1.Do the lipids present in wheat play an important role in the processing of wheat flour?
Wheat flour lipids are mostly unsaturated lipids. When the kernel is milled, the lipids are exposed to endogenous enzymes and to oxygen, which results in rancidity. More than 50% of the lipids are located in the bran and the germ. So thorough separation is a prerequisite for a long shelf-life of the flour with unimpaired sensory properties. Flour lipids, and galactolipids, improve the volume yield of baked goods.

2. What is the composition of the wheat lipids?
The wheat lipids are composed of roughly 1/3 non-polar lipids (oil) and 2/3 polar lipids (lechitin, galactolipids and others). They contain mainly unsaturated fatty acids.

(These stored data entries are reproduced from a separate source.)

$ cat src/rtl/output_latch.sv
// output_latch: holds the newest and previous CPU output values for the seven-segment block,
// with a post-write flash on dp1 and a halt blink on dp2.
module output_latch #(
    parameter int FLASH_LEN = 12_500_000,
    parameter int BLINK_DIV = 25_000_000
) (
    input  logic        clock,
    input  logic        reset,
    input  logic        out_we,
    input  logic [15:0] out_data,
    input  logic        out_clr,
    input  logic        halt,
    output logic [15:0] disp1,
    output logic [15:0] disp2,
    output logic        dp1,
    output logic        dp2
);
    localparam int FW = $clog2(FLASH_LEN + 1);
    localparam int BW = $clog2(BLINK_DIV);

    typedef enum logic {OFF = 1'b0, ON = 1'b1} phase_t;

    logic [FW-1:0] flash_cnt;
    logic [BW-1:0] blink_cnt, blink_nxt;
    phase_t        phase, phase_nxt;
    logic          halt_r;

    // a same-cycle clear zeroes the old value before the write shifts it down
    always_ff @(posedge clock or posedge reset) begin
        if (reset) begin
            disp1     <= '0;
            disp2     <= '0;
            flash_cnt <= '0;
            halt_r    <= 1'b0;
        end else begin
            if (out_we) begin
                disp1 <= out_data;
                disp2 <= out_clr ? '0 : disp1;
            end else if (out_clr) begin
                disp1 <= '0;
                disp2 <= '0;
            end
            flash_cnt <= out_we ? FW'(FLASH_LEN) : out_clr ? '0 : flash_cnt - FW'(flash_cnt != '0);
            halt_r    <= halt;
        end
    end

    always_ff @(posedge clock or posedge reset) begin
        if (reset) begin
            blink_cnt <= '0;
            phase     <= ON;
        end else begin
            blink_cnt <= blink_nxt;
            phase     <= phase_nxt;
        end
    end

    always_comb begin
        blink_nxt = '0;
        phase_nxt = ON;
        if (halt_r) begin
            blink_nxt = (blink_cnt == BW'(BLINK_DIV - 1)) ? '0 : blink_cnt + 1'b1;
            phase_nxt = (blink_cnt == BW'(BLINK_DIV - 1)) ? ((phase == ON) ? OFF : ON) : phase;
        end
    end

    assign dp1 = (flash_cnt != '0);
    assign dp2 = halt_r & (phase == ON);
endmodule
## src/rtl/fetch_unit_if.sv

```systemverilog
// Instruction-memory read channel between the fetch unit and its memory.
// The fetch side drives the request and address; memory returns data with a one-cycle ack.
interface fetch_unit_if #(
  parameter int unsigned ADDR_W = 16
) ();
  logic              imem_req;
  logic [ADDR_W-1:0] imem_addr;
  logic [31:0]       imem_rdata;
  logic              imem_ack;

  modport master (output imem_req, imem_addr, input imem_rdata, imem_ack);
  modport slave  (input imem_req, imem_addr, output imem_rdata, imem_ack);
endinterface

```

## src/rtl/fetch_unit.sv

```systemverilog
// Instruction-fetch stage: holds the PC, fetches into the IR over a req/ack channel,
// and steps or branches the PC when the control unit raises updPC.
module fetch_unit #(
  parameter int unsigned       ADDR_W   = 16,
  parameter logic [ADDR_W-1:0] RESET_PC = '0
) (
  input  logic              clk,
  input  logic              rst,
  input  logic              updPC,
  input  logic [2:0]        brOp,
  input  logic [31:0]       rs_val,
  fetch_unit_if.master      imem,
  output logic [ADDR_W-1:0] pc,
  output logic [31:0]       instr,
  output logic [5:0]        opcode,
  output logic [4:0]        rs,
  output logic [4:0]        rt,
  output logic [4:0]        rd,
  output logic [4:0]        func,
  output logic [15:0]       imm16,
  output logic              instr_valid,
  output logic              br_taken,
  output logic              upd_overrun
);

  localparam int unsigned OFF_W = 18;

  typedef enum logic [1:0] {BOOT, FETCH, IDLE} state_e;

  state_e            state_q, state_d;
  logic [ADDR_W-1:0] pc_q, pc_d;
  logic [31:0]       instr_q, instr_d;
  logic              valid_q, valid_d;
  logic              req_q, req_d;
  logic              taken_q, taken_d;
  logic              over_q, over_d;
  logic              pend_q, pend_d;
  logic [2:0]        pend_op_q, pend_op_d;
  logic [31:0]       pend_rs_q, pend_rs_d;
  logic              upd_prev_q;

  logic              upd_edge;
  logic [2:0]        sel_op;
  logic [31:0]       sel_rs;
  logic              take;
  logic signed [OFF_W-1:0] off_raw;
  logic [ADDR_W-1:0] br_off;
  logic [ADDR_W-1:0] pc_next;

  function automatic logic br_cond(input logic [2:0] op, input logic [31:0] v);
    case (op)
      3'b000:  return 1'b1;
      3'b001:  return v[31];
      3'b010:  return !v[31] && (v != 32'd0);
      3'b011:  return v == 32'd0;
      default: return 1'b0;
    endcase
  endfunction

  // A queued request carries its own branch operands; otherwise use the live ones.
  always_comb begin
    upd_edge = updPC & ~upd_prev_q;
    sel_op   = pend_q ? pend_op_q : brOp;
    sel_rs   = pend_q ? pend_rs_q : rs_val;
    take     = br_cond(sel_op, sel_rs);
    off_raw  = $signed({instr_q[15:0], 2'b00});
    br_off   = ADDR_W'(off_raw);
    pc_next  = pc_q + (take ? br_off : ADDR_W'(4));
  end

  always_comb begin
    state_d   = state_q;
    pc_d      = pc_q;
    instr_d   = instr_q;
    valid_d   = valid_q;
    req_d     = req_q;
    taken_d   = taken_q;
    over_d    = over_q;
    pend_d    = pend_q;
    pend_op_d = pend_op_q;
    pend_rs_d = pend_rs_q;

    // Updates arriving before IDLE wait in a one-deep slot; extras are flagged.
    if (state_q != IDLE && upd_edge) begin
      if (pend_q) begin
        over_d = 1'b1;
      end else begin
        pend_d    = 1'b1;
        pend_op_d = brOp;
        pend_rs_d = rs_val;
      end
    end

    case (state_q)
      BOOT: begin
        state_d = FETCH;
        req_d   = 1'b1;
      end
      FETCH: begin
        if (imem.imem_ack) begin
          instr_d = imem.imem_rdata;
          valid_d = 1'b1;
          req_d   = 1'b0;
          state_d = IDLE;
        end
      end
      IDLE: begin
        if (upd_edge || pend_q) begin
          pc_d    = pc_next;
          taken_d = take;
          valid_d = 1'b0;
          req_d   = 1'b1;
          pend_d  = 1'b0;
          state_d = FETCH;
          if (pend_q && upd_edge) over_d = 1'b1;
        end
      end
      default: state_d = BOOT;
    endcase
  end

  always_ff @(posedge clk or negedge rst) begin
    if (!rst) begin
      state_q    <= BOOT;
      pc_q       <= RESET_PC;
      instr_q    <= '0;
      valid_q    <= 1'b0;
      req_q      <= 1'b0;
      taken_q    <= 1'b0;
      over_q     <= 1'b0;
      pend_q     <= 1'b0;
      pend_op_q  <= '0;
      pend_rs_q  <= '0;
      upd_prev_q <= 1'b0;
    end else begin
      state_q    <= state_d;
      pc_q       <= pc_d;
      instr_q    <= instr_d;
      valid_q    <= valid_d;
      req_q      <= req_d;
      taken_q    <= taken_d;
      over_q     <= over_d;
      pend_q     <= pend_d;
      pend_op_q  <= pend_op_d;
      pend_rs_q  <= pend_rs_d;
      upd_prev_q <= updPC;
    end
  end

  assign imem.imem_req  = req_q;
  assign imem.imem_addr = pc_q;
  assign pc             = pc_q;
  assign instr          = instr_q;
  assign instr_valid    = valid_q;
  assign br_taken       = taken_q;
  assign upd_overrun    = over_q;
  assign opcode         = instr_q[31:26];
  assign rs             = instr_q[25:21];
  assign rt             = instr_q[20:16];
  assign rd             = instr_q[15:11];
  assign func           = instr_q[4:0];
  assign imm16          = instr_q[15:0];

endmodule

```

## src/flat_wrapper.sv

```systemverilog
// flat-port wrapper written by rule: the top's interface ports become plain ports
module fetch_unit_flat 
#(
  parameter int unsigned       ADDR_W   = 16,
  parameter logic [ADDR_W-1:0] RESET_PC = '0
)
  (clk, rst, updPC, brOp, rs_val, pc, instr, opcode, rs, rt, rd, func, imm16, instr_valid, br_taken, upd_overrun, imem_imem_req, imem_imem_addr, imem_imem_rdata, imem_imem_ack);
  fetch_unit_if #(.ADDR_W(ADDR_W)) imem_i ();
  input  logic clk;
  input  logic rst;
  input  logic updPC;
  input  logic [2:0] brOp;
  input  logic [31:0] rs_val;
  output logic [ADDR_W-1:0] pc;
  output logic [31:0] instr;
  output logic [5:0] opcode;
  output logic [4:0] rs;
  output logic [4:0] rt;
  output logic [4:0] rd;
  output logic [4:0] func;
  output logic [15:0] imm16;
  output logic instr_valid;
  output logic br_taken;
  output logic upd_overrun;
  output wire logic [$bits(imem_i.imem_req)-1:0] imem_imem_req;
  output wire logic [$bits(imem_i.imem_addr)-1:0] imem_imem_addr;
  input wire logic [$bits(imem_i.imem_rdata)-1:0] imem_imem_rdata;
  input wire logic [$bits(imem_i.imem_ack)-1:0] imem_imem_ack;
  assign imem_imem_req = imem_i.imem_req;
  assign imem_imem_addr = imem_i.imem_addr;
  assign imem_i.imem_rdata = imem_imem_rdata;
  assign imem_i.imem_ack = imem_imem_ack;
  fetch_unit #(.ADDR_W(ADDR_W), .RESET_PC(RESET_PC)) u_core (.clk(clk), .rst(rst), .updPC(updPC), .brOp(brOp), .rs_val(rs_val), .imem(imem_i), .pc(pc), .instr(instr), .opcode(opcode), .rs(rs), .rt(rt), .rd(rd), .func(func), .imm16(imm16), .instr_valid(instr_valid), .br_taken(br_taken), .upd_overrun(upd_overrun));
endmodule
```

3. Do the phospholipids contained in the wheat fats have any technological significance?
They most probably contribute to volume yield.

4. Are there interactions between the constituents of flour improvers/ baking agents and the lipids present in the wheat?
Lipolytic enzymes hydrolyse polar and non-polar lipids into more hydrophilic molecules; oxidizing agents react with the unsaturated parts of the lipids causing off-flavour of colour losses (bleaching); emulsifiers probably also interfere with lipids, but the consequences are not known.

Dietary Fibres

1.What dietary fibres do the outer layers of the wheat kernel contain?
Cellulose, hemicelluloses (xylans, arabinoxylans and glucans) and lignins.

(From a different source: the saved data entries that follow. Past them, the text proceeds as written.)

==> src/rtl/pe_mac_dbuf.sv <==
// pe_mac_dbuf: systolic processing element with a double-buffered weight,
// valid-qualified dataflow, a PIPE-deep multiply pipeline, optional saturating
// accumulation, and a runtime weight-stationary / output-stationary mode.
module pe_mac_dbuf #(
    parameter int DATA_WIDTH = 8,
    parameter int ACC_WIDTH  = 32,
    parameter int PIPE       = 2,
    parameter int SATURATE   = 1
) (
    input  logic                  clk,
    input  logic                  rst_n,
    input  logic                  mode_os,
    input  logic                  signed_mode,
    input  logic [DATA_WIDTH-1:0] weight_in,
    input  logic                  weight_load,
    input  logic                  weight_swap,
    output logic [DATA_WIDTH-1:0] weight_out,
    input  logic [DATA_WIDTH-1:0] act_in,
    input  logic                  act_valid_in,
    output logic [DATA_WIDTH-1:0] act_out,
    output logic                  act_valid_out,
    input  logic [ACC_WIDTH-1:0]  psum_in,
    input  logic                  psum_valid_in,
    input  logic                  drain,
    input  logic                  acc_clear,
    output logic [ACC_WIDTH-1:0]  psum_out,
    output logic                  psum_valid_out,
    output logic                  overflow
);

    localparam int PW = 2 * DATA_WIDTH;
    localparam logic [ACC_WIDTH-1:0] ACC_MAX = {1'b0, {(ACC_WIDTH-1){1'b1}}};
    localparam logic [ACC_WIDTH-1:0] ACC_MIN = {1'b1, {(ACC_WIDTH-1){1'b0}}};

    logic [DATA_WIDTH-1:0] shadow_w;
    logic [DATA_WIDTH-1:0] active_w;

    logic [PW-1:0]        prod_s;
    logic [PW-1:0]        prod_u;
    logic [ACC_WIDTH-1:0] prod_ext;

    logic [ACC_WIDTH-1:0] prod_q [PIPE];
    logic [ACC_WIDTH-1:0] psum_q [PIPE];
    logic [PIPE-1:0]      av_q;
    logic [PIPE-1:0]      pv_q;
    logic [PIPE-1:0]      dr_q;

    logic [ACC_WIDTH-1:0] acc;
    logic [ACC_WIDTH:0]   ws_res;
    logic [ACC_WIDTH:0]   os_res;

    // Signed ACC_WIDTH add; returns {overflow, result}, result clamped when saturating.
    function automatic logic [ACC_WIDTH:0] sat_add(input logic [ACC_WIDTH-1:0] a,
                                                   input logic [ACC_WIDTH-1:0] b);
        logic [ACC_WIDTH-1:0] s;
        logic                 ovf;
        s   = a + b;
        ovf = (a[ACC_WIDTH-1] == b[ACC_WIDTH-1]) && (s[ACC_WIDTH-1] != a[ACC_WIDTH-1]);
        if (ovf && SATURATE != 0) begin
            s = a[ACC_WIDTH-1] ? ACC_MIN : ACC_MAX;
        end
        return {ovf, s};
    endfunction

    // Weight double buffer: shadow shifts down the column, active feeds the multiplier.
    always_ff @(posedge clk or negedge rst_n) begin
        if (!rst_n) begin
            shadow_w <= '0;
            active_w <= '0;
        end else begin
            // NOTE: non-blocking assignment makes a simultaneous load+swap copy the old shadow.
            if (weight_load) shadow_w <= weight_in;
            if (weight_swap) active_w <= shadow_w;
        end
    end

    assign weight_out = shadow_w;

    // Activation pass-through to the PE on the right.
    always_ff @(posedge clk or negedge rst_n) begin
        if (!rst_n) begin
            act_out       <= '0;
            act_valid_out <= 1'b0;
        end else begin
            act_out       <= act_in;
            act_valid_out <= act_valid_in;
        end
    end

    // Product of this cycle's act and active weight, extended to ACC_WIDTH; zero when invalid.
    always_comb begin
        // NOTE: default every always_comb output first so no path can infer a latch.
        prod_ext = '0;
        prod_s   = {{DATA_WIDTH{act_in[DATA_WIDTH-1]}}, act_in}
                 * {{DATA_WIDTH{active_w[DATA_WIDTH-1]}}, active_w};
        prod_u   = {{DATA_WIDTH{1'b0}}, act_in} * {{DATA_WIDTH{1'b0}}, active_w};
        if (act_valid_in) begin
            prod_ext = signed_mode ? {{(ACC_WIDTH-PW){prod_s[PW-1]}}, prod_s}
                                   : {{(ACC_WIDTH-PW){1'b0}}, prod_u};
        end
    end

    // Multiply pipeline: product, psum and qualifiers travel PIPE stages together.
    always_ff @(posedge clk or negedge rst_n) begin
        if (!rst_n) begin
            // NOTE: these pipeline arrays are reset so in-flight valids are discarded on reset.
            for (int i = 0; i < PIPE; i++) begin
                prod_q[i] <= '0;
                psum_q[i] <= '0;
            end
            av_q <= '0;
            pv_q <= '0;
            dr_q <= '0;
        end else begin
            prod_q[0] <= prod_ext;
            psum_q[0] <= psum_in;
            av_q[0]   <= act_valid_in;
            pv_q[0]   <= psum_valid_in;
            dr_q[0]   <= drain;
            for (int i = 1; i < PIPE; i++) begin
                prod_q[i] <= prod_q[i-1];
                psum_q[i] <= psum_q[i-1];
                av_q[i]   <= av_q[i-1];
                pv_q[i]   <= pv_q[i-1];
                dr_q[i]   <= dr_q[i-1];
            end
        end
    end

    // Adder-stage sums for both modes.
    always_comb begin
        ws_res = sat_add(pv_q[PIPE-1] ? psum_q[PIPE-1] : '0, prod_q[PIPE-1]);
        os_res = sat_add(acc, prod_q[PIPE-1]);
    end

    // Adder stage: output register, OS accumulator and sticky overflow flag.
    always_ff @(posedge clk or negedge rst_n) begin
        if (!rst_n) begin
            psum_out       <= '0;
            psum_valid_out <= 1'b0;
            acc            <= '0;
            overflow       <= 1'b0;
        end else begin
            if (!mode_os) begin
                psum_out       <= ws_res[ACC_WIDTH-1:0];
                psum_valid_out <= av_q[PIPE-1] | pv_q[PIPE-1];
            end else if (dr_q[PIPE-1]) begin
                // Drain wins over an incoming psum; a concurrent clear drains zero.
                psum_out       <= acc_clear ? '0 : os_res[ACC_WIDTH-1:0];
                psum_valid_out <= 1'b1;
            end else begin
                psum_out       <= psum_q[PIPE-1];
                psum_valid_out <= pv_q[PIPE-1];
            end

            if (acc_clear) begin
                acc <= '0;
            end else if (mode_os) begin
                if (dr_q[PIPE-1])      acc <= '0;
                else if (av_q[PIPE-1]) acc <= os_res[ACC_WIDTH-1:0];
            end

            if (acc_clear) begin
                overflow <= 1'b0;
            end else if (mode_os ? os_res[ACC_WIDTH] : ws_res[ACC_WIDTH]) begin
                overflow <= 1'b1;
            end
        end
    end

endmodule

2. What effects do the outer layers have on the behaviour of flours during preparation of the dough and baking?
In particular the water-insoluble pentosans or more precisely the water-insoluble xylans reduce the volume yield by interacting with protein and absorbing water. Furthermore, the aleuron layer contains soluble protein which does not contribute to gluten formation but rather dilutes the function of gluten proteins.

3. What effect do flour improvers and baking agents have on the dietary fibres in flours?
Enzymes from the class of hemicellulases are able to break down some of the non-starch polysaccharides. Oxidative gelation of the pentosans is induced by oxidizing agents or amylases.

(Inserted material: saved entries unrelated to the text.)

--- src/rtl/c3aibadapt_cmn_occ_capture_sched_rr_pick.sv ---
// Combinational round-robin picker: first set mask bit at or after rr_ptr_i,
// wrapping modulo NUM_DOM.
module c3aibadapt_cmn_occ_rr_pick #(
  parameter int NUM_DOM = 4,
  parameter int IW      = 2
) (
  input  logic [NUM_DOM-1:0] mask_i,
  input  logic [IW-1:0]      rr_ptr_i,
  output logic [NUM_DOM-1:0] grant_o,
  output logic [IW-1:0]      idx_o,
  output logic               rem_nz_o
);

  logic found;

  // Scan domains starting at the pointer and grant the first requester.
  always_comb begin
    grant_o = '0;
    idx_o   = '0;
    found   = 1'b0;
    for (int i = 0; i < NUM_DOM; i++) begin
      if (!found && mask_i[(int'(rr_ptr_i) + i) % NUM_DOM]) begin
        found = 1'b1;
        grant_o[(int'(rr_ptr_i) + i) % NUM_DOM] = 1'b1;
        idx_o = IW'((int'(rr_ptr_i) + i) % NUM_DOM);
      end
    end
  end

  // Anything left to serve once the granted domain is removed.
  assign rem_nz_o = |(mask_i & ~grant_o);

endmodule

1.What is the connection between the flour yield and the mineral content?
Since the outer layers of the grain have a higher mineral content than the endosperm, the ash content of the flour increases with the yield.

2. What role do minerals play in the processing of flour to make bread, small baked products (e.g. rolls) and pastry goods?
The minerals contained in the flour have little effect on processing. However, the proportion of (water-insoluble) non-gluten proteins, pentosans and enzymes increases along with the ash content; this permits greater water absorption but also results in weak doughs and a lower volume yield.

3. Can flour improvers and baking agents reduce or compensate for the technical disadvantages of mineral-rich flours?
Flour improvers and baking agents improve the processing characteristics of mineral-rich flours, making them superior to those of light coloured, untreated flours. But when fully treated, the light-coloured flour has better baking properties than dark flour.